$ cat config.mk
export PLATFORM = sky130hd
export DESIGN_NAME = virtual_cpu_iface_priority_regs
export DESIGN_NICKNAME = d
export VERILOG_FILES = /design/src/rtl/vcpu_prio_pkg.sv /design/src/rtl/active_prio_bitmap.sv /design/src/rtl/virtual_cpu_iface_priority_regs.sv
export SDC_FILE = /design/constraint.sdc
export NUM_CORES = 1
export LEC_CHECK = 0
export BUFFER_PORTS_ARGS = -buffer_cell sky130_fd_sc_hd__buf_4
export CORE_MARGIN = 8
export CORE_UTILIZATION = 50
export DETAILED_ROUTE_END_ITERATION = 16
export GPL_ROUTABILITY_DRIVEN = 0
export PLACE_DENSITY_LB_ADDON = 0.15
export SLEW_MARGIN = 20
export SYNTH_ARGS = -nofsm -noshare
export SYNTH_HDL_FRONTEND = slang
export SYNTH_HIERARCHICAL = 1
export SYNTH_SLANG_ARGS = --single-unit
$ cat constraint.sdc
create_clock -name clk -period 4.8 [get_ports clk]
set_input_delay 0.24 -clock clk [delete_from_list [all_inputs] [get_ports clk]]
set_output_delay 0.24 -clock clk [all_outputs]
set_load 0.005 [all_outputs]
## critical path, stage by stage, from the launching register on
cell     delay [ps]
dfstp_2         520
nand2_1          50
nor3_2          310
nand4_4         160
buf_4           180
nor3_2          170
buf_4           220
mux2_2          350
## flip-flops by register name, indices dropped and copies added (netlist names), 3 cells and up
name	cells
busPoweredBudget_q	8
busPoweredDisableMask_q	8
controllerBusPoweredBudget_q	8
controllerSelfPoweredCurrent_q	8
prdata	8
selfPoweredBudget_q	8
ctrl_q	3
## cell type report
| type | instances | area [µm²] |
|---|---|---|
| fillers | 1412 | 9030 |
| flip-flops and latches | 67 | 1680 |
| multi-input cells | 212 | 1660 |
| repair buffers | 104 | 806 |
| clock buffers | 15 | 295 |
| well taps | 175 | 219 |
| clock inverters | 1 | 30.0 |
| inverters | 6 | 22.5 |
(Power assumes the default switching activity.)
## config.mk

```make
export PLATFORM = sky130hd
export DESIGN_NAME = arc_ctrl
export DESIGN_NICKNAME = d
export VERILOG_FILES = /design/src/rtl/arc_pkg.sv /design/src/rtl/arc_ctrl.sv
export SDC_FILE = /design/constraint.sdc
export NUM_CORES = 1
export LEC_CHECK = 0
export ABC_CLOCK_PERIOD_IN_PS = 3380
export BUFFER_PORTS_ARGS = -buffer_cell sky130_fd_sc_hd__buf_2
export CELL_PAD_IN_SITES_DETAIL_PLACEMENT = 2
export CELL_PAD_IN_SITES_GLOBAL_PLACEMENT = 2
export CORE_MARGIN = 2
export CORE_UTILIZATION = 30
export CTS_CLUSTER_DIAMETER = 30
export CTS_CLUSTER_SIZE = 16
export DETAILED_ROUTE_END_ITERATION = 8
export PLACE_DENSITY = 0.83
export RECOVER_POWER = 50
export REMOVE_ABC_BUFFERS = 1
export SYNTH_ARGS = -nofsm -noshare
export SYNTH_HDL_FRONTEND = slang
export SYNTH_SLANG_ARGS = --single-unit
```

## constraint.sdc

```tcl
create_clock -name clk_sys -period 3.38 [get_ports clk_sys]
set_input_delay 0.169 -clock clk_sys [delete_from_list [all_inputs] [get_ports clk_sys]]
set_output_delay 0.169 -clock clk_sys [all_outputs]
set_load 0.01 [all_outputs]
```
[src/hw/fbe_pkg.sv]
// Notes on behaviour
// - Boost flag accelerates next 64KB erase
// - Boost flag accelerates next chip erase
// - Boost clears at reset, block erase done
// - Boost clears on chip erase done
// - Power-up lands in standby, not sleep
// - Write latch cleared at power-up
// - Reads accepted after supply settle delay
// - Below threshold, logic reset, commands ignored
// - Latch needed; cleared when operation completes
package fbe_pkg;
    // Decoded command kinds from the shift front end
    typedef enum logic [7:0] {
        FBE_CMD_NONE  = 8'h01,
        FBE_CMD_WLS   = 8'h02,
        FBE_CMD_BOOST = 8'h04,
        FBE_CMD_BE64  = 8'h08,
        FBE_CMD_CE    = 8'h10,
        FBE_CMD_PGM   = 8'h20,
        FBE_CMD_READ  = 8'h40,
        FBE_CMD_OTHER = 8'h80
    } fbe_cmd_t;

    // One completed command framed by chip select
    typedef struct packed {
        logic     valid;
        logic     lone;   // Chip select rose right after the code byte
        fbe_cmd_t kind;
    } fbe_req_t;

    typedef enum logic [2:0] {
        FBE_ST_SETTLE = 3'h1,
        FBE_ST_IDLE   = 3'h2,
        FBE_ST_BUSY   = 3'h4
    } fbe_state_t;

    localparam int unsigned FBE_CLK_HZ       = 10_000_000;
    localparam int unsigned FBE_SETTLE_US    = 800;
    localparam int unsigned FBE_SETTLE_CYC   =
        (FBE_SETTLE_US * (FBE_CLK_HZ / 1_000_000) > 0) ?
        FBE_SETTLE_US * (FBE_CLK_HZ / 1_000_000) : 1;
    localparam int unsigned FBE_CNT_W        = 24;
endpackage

######

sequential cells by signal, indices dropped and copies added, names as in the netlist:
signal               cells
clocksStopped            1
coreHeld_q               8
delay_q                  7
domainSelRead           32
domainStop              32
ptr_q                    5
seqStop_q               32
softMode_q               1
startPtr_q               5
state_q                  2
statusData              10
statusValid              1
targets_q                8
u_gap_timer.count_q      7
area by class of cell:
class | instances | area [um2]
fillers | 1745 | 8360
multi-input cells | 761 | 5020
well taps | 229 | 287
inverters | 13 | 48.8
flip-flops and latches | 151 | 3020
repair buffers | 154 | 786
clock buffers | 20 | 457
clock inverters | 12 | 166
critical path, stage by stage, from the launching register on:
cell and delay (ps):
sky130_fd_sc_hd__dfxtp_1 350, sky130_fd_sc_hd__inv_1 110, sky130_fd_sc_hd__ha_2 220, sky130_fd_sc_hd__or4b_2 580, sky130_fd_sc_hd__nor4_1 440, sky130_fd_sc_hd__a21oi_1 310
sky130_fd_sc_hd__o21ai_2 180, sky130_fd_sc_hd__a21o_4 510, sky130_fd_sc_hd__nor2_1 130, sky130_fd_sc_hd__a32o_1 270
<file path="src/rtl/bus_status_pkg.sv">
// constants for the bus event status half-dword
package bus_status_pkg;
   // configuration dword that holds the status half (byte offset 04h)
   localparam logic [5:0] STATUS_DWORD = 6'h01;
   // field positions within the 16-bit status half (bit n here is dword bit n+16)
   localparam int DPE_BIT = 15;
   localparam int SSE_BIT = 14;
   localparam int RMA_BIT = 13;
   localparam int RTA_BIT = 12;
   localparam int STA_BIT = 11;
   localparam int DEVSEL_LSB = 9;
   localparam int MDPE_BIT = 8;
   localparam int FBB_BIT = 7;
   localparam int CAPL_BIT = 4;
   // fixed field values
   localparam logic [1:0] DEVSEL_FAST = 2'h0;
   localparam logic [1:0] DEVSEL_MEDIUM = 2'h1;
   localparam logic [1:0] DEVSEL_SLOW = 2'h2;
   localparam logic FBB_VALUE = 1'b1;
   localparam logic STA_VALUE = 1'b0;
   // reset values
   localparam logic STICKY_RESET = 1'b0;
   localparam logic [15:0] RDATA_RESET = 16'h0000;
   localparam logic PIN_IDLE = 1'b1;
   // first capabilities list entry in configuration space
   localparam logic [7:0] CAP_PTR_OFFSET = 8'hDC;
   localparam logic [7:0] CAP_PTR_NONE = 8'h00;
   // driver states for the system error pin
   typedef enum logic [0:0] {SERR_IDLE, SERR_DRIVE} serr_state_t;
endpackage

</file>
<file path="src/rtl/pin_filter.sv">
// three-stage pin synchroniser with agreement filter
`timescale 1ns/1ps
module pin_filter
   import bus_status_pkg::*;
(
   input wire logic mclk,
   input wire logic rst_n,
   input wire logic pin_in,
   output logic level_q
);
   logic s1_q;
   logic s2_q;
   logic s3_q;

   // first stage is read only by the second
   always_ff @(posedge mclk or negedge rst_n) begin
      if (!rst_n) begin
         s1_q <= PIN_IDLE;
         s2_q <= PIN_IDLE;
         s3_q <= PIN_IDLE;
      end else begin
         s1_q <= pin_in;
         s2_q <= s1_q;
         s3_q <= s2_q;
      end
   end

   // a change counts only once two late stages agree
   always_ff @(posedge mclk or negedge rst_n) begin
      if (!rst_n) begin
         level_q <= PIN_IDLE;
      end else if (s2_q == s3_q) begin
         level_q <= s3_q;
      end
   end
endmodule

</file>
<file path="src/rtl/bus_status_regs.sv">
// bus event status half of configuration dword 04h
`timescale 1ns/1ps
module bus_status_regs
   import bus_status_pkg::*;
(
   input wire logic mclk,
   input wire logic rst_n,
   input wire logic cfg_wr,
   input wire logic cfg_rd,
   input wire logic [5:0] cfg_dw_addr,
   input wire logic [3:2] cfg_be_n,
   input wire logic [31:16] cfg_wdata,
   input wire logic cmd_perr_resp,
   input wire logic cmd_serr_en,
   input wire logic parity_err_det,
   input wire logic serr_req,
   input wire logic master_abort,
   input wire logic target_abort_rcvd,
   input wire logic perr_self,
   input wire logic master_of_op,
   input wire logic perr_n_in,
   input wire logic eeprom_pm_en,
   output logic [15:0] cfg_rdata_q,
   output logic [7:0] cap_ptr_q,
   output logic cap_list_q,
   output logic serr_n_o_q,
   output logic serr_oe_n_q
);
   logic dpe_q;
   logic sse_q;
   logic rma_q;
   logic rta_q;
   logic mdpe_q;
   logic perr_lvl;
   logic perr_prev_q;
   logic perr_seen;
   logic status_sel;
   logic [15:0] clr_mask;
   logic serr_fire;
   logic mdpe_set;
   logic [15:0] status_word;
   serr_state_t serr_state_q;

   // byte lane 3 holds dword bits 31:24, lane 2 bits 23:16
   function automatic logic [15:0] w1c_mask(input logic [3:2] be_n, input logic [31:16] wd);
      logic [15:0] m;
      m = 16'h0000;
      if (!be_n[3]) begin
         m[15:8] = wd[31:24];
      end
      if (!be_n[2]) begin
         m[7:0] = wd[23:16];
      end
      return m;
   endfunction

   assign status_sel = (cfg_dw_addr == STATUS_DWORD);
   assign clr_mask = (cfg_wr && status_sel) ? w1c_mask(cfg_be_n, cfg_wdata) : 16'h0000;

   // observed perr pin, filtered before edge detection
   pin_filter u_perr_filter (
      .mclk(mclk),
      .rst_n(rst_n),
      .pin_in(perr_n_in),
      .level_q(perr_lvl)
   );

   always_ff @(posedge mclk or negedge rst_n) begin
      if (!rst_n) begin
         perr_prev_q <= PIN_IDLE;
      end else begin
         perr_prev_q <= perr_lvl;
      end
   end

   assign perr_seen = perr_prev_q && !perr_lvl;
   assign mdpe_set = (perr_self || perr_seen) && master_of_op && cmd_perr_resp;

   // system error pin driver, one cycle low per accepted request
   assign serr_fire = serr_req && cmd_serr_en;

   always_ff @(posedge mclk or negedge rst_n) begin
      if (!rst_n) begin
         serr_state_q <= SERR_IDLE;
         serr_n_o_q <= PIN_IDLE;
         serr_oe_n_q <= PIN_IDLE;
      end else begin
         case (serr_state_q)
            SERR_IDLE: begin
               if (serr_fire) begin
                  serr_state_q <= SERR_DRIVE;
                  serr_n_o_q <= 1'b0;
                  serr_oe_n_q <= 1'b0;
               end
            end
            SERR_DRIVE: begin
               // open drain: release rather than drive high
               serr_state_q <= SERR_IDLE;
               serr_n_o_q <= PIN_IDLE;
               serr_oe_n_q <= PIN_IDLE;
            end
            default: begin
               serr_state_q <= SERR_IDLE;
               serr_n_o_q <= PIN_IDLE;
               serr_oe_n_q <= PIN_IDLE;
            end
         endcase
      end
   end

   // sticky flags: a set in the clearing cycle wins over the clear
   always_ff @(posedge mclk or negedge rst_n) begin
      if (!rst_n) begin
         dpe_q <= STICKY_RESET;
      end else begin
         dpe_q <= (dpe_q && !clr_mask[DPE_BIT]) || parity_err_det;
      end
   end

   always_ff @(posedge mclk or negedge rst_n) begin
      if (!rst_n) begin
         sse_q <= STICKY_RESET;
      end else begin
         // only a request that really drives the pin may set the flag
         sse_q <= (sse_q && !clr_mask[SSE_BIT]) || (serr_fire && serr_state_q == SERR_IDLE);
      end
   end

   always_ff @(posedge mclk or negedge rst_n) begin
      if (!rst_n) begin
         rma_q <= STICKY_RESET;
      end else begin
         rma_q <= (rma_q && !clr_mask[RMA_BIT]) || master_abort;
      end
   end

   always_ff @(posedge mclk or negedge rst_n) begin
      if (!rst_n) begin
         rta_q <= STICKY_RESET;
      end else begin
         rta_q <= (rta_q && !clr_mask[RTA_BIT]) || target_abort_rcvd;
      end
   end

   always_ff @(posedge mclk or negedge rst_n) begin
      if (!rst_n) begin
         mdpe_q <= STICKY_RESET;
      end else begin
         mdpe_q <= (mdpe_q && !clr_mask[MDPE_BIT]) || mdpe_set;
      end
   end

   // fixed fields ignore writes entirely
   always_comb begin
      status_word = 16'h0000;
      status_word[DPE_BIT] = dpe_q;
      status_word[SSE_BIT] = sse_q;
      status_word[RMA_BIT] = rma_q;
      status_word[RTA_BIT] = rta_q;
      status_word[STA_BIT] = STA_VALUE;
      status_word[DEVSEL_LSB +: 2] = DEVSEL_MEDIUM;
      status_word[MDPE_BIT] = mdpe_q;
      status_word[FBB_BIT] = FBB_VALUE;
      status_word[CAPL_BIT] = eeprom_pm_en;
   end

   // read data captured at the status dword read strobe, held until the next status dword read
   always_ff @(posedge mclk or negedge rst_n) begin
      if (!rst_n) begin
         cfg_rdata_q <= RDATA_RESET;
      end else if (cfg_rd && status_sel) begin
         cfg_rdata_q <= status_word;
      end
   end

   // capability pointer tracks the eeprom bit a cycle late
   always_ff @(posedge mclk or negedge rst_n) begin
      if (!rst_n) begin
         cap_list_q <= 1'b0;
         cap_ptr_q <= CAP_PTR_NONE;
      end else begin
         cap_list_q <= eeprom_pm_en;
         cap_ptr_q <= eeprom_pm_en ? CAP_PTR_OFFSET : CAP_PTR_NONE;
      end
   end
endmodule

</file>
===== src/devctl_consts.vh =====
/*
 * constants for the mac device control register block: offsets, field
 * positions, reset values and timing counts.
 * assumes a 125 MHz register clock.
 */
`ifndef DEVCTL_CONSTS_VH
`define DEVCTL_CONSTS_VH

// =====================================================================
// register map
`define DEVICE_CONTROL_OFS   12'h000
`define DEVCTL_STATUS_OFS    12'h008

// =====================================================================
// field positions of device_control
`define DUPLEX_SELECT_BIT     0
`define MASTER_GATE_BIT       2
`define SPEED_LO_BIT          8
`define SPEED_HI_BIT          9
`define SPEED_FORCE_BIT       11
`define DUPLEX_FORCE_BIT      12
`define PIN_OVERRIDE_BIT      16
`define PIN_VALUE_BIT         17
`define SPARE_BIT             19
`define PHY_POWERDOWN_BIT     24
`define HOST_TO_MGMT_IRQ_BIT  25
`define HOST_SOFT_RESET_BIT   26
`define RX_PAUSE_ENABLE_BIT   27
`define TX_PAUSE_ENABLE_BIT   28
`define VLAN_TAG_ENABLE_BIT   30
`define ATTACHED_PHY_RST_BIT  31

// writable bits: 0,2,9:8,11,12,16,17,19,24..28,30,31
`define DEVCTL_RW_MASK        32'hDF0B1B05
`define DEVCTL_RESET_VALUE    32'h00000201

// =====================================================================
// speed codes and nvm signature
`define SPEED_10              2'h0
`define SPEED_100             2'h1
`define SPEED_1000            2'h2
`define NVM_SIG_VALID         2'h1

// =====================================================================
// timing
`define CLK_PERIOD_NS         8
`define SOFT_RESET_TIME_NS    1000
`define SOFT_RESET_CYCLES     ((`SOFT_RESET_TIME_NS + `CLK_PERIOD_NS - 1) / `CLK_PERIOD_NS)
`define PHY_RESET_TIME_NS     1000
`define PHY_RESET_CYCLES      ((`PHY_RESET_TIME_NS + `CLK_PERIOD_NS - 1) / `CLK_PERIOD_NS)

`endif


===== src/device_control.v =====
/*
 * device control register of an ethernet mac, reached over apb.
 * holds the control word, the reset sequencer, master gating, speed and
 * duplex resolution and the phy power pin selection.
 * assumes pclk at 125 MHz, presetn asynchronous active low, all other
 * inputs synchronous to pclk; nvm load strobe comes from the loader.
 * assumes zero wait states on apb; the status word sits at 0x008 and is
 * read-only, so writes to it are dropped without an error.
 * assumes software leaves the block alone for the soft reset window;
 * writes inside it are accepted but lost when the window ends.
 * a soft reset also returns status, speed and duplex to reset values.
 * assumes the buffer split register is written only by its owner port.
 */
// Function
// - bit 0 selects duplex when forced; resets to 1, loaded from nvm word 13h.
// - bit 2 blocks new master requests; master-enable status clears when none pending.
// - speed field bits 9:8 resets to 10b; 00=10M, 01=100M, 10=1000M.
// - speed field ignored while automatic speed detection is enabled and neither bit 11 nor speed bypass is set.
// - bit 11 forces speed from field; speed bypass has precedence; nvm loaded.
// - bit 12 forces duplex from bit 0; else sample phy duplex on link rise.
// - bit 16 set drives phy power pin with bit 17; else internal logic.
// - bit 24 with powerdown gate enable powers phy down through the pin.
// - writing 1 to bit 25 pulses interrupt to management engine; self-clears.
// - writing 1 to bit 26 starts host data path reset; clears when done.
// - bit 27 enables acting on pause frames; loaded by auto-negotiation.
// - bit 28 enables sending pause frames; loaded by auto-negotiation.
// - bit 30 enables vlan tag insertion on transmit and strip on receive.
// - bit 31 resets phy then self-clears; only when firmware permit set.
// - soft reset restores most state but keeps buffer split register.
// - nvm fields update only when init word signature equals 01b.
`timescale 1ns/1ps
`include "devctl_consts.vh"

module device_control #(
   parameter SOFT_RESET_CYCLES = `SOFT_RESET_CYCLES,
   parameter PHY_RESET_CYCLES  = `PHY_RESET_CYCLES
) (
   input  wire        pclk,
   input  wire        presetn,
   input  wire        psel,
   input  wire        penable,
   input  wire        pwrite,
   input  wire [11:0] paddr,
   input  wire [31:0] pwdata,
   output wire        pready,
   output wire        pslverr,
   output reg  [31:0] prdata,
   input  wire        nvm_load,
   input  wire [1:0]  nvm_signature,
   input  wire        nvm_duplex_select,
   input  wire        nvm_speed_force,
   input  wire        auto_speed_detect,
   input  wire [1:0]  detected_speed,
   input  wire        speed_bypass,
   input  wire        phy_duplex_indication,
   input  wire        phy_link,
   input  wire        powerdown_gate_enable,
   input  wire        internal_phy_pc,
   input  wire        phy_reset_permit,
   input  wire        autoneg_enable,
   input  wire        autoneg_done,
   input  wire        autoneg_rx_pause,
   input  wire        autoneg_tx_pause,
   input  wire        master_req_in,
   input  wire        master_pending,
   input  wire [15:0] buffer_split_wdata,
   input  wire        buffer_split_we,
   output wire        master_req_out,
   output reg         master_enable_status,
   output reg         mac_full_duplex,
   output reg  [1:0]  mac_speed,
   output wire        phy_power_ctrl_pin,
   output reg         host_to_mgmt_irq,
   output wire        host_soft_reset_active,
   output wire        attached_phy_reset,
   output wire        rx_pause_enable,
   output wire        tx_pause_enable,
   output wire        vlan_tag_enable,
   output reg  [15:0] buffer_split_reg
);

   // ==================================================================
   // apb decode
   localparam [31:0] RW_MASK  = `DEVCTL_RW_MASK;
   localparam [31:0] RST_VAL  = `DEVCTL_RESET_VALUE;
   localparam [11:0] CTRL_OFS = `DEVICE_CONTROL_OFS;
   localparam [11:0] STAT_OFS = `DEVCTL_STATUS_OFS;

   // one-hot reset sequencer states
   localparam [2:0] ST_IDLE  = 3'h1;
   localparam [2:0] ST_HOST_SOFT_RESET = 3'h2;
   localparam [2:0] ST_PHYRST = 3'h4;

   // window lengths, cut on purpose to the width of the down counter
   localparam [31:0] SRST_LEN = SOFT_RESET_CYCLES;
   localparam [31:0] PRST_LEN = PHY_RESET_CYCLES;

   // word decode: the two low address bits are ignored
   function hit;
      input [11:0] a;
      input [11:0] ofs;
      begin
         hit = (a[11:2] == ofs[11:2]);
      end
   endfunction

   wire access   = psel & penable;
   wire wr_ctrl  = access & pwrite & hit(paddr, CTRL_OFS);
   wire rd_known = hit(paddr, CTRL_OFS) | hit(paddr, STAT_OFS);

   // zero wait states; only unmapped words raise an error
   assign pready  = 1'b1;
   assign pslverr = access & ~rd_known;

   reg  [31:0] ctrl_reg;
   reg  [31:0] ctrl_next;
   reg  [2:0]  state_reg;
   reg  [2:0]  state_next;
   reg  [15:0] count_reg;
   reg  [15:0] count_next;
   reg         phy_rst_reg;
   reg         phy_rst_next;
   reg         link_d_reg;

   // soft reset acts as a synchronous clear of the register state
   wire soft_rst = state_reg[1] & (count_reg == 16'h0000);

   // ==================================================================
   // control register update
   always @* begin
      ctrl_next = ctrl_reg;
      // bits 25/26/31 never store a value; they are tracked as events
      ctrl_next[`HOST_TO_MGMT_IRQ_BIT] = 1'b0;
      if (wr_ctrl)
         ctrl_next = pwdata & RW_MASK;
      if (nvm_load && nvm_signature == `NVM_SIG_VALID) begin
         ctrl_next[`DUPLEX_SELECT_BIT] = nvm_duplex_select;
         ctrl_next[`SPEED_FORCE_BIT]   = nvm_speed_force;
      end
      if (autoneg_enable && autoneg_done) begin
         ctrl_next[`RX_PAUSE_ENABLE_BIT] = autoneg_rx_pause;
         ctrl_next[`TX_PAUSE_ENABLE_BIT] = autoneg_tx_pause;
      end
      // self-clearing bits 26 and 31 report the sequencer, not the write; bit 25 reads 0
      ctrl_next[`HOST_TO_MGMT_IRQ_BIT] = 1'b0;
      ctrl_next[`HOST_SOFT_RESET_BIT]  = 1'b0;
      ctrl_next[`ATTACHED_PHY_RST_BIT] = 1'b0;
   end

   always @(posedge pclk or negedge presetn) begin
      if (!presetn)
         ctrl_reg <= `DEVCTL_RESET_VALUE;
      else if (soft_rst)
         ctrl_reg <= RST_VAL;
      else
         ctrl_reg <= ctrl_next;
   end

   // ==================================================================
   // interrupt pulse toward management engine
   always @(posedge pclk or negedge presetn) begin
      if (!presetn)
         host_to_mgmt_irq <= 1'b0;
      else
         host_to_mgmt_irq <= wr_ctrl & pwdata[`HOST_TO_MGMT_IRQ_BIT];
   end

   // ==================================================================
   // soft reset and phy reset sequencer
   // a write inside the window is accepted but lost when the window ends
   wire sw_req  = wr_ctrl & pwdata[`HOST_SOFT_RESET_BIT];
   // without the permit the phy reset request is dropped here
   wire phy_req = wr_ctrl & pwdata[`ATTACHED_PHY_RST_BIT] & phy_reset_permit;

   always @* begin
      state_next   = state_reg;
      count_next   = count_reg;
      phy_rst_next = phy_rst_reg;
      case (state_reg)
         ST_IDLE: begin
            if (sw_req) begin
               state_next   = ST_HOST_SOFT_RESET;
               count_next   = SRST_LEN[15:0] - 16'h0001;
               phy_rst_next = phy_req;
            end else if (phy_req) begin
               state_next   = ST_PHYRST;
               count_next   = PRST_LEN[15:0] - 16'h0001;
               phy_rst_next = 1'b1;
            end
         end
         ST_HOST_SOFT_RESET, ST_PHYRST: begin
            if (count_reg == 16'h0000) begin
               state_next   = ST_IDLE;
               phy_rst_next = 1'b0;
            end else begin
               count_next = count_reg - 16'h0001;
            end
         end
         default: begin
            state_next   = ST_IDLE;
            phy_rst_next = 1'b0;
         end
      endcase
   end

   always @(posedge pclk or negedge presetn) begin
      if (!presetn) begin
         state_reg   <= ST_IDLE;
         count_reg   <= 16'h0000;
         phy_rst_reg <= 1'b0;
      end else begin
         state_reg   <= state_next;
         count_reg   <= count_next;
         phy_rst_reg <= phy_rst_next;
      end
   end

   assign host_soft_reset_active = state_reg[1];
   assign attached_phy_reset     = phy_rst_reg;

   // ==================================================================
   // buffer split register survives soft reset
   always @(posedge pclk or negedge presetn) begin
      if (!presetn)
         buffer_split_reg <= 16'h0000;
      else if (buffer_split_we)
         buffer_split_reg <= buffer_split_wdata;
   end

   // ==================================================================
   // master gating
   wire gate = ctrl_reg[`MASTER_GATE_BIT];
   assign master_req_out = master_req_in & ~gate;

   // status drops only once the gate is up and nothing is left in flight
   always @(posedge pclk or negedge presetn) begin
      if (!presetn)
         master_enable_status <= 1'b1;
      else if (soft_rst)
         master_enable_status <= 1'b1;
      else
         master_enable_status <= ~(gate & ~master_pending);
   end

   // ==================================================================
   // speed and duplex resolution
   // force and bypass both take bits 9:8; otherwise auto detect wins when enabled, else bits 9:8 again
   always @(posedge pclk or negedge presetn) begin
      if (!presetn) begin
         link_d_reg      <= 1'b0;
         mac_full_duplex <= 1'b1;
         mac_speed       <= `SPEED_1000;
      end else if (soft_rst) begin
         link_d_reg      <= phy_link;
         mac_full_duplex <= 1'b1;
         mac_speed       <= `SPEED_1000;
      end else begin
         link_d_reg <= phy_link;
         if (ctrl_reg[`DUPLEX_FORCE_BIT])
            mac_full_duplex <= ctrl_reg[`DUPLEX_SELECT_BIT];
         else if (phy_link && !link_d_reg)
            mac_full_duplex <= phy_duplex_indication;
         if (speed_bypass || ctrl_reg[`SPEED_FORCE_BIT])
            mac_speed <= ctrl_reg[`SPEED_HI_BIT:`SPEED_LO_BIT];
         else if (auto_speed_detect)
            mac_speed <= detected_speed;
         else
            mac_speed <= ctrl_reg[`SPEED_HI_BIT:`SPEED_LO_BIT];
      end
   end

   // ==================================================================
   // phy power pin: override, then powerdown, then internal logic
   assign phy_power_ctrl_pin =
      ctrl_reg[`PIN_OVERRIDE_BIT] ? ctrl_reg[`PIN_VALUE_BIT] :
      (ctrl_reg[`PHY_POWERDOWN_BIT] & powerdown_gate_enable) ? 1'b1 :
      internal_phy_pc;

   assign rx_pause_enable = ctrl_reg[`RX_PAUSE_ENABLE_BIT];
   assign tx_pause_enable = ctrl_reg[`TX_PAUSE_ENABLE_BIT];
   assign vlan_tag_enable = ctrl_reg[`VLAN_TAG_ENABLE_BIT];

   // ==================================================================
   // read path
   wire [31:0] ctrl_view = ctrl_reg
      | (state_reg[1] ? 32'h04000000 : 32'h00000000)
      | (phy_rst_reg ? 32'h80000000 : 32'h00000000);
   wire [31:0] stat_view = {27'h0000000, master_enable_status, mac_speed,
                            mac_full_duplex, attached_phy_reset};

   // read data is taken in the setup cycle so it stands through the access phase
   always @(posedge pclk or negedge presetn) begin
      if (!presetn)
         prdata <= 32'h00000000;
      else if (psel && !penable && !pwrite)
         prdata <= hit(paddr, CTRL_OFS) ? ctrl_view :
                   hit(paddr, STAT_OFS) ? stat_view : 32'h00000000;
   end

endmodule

######

[INSTRUCTIONS TO FOLLOW] Review the preceding data and report every line that includes the string "fillers".

[RESULT OF THIS EXERCISE]
| fillers | 1412 | 9030 |
fillers | 1745 | 8360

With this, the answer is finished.